**Exercise directions**
The stretch from the line with "export CORE_ASPECT_RATIO = 0.9" through the line with "set_input_delay 0 -clock" in the records below: write it out exactly, and nothing else.

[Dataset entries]

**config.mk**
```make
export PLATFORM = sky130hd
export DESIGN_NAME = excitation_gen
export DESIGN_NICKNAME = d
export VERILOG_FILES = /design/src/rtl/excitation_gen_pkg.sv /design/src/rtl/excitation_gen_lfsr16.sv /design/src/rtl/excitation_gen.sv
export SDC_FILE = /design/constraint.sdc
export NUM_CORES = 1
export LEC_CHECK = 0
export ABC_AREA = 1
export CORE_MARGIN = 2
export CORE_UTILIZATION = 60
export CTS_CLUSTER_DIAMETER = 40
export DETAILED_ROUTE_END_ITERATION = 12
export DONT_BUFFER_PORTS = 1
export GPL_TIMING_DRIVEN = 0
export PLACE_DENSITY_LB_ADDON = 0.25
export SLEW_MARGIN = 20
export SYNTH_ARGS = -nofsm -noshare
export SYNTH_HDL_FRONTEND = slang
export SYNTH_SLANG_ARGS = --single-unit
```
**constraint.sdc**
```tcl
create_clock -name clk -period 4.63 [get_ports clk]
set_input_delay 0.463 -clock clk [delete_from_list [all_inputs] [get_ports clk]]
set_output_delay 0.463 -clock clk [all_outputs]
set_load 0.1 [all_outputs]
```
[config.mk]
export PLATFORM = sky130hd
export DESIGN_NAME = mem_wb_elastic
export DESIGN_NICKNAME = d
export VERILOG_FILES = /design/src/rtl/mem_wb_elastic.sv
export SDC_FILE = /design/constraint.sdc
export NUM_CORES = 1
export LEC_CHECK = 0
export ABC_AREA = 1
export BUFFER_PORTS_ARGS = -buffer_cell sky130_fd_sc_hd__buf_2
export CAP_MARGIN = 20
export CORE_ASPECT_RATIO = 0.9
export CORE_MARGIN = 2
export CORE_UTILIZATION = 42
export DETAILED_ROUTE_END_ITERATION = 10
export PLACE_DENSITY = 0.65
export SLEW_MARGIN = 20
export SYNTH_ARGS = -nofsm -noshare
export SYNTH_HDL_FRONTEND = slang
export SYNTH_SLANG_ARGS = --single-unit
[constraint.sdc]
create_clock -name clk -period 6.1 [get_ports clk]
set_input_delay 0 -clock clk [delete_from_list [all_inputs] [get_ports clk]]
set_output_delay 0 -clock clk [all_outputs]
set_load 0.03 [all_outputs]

**Answer for this exercise**
export CORE_ASPECT_RATIO = 0.9
export CORE_MARGIN = 2
export CORE_UTILIZATION = 42
export DETAILED_ROUTE_END_ITERATION = 10
export PLACE_DENSITY = 0.65
export SLEW_MARGIN = 20
export SYNTH_ARGS = -nofsm -noshare
export SYNTH_HDL_FRONTEND = slang
export SYNTH_SLANG_ARGS = --single-unit
[constraint.sdc]
create_clock -name clk -period 6.1 [get_ports clk]
set_input_delay 0 -clock clk [delete_from_list [all_inputs] [get_ports clk]]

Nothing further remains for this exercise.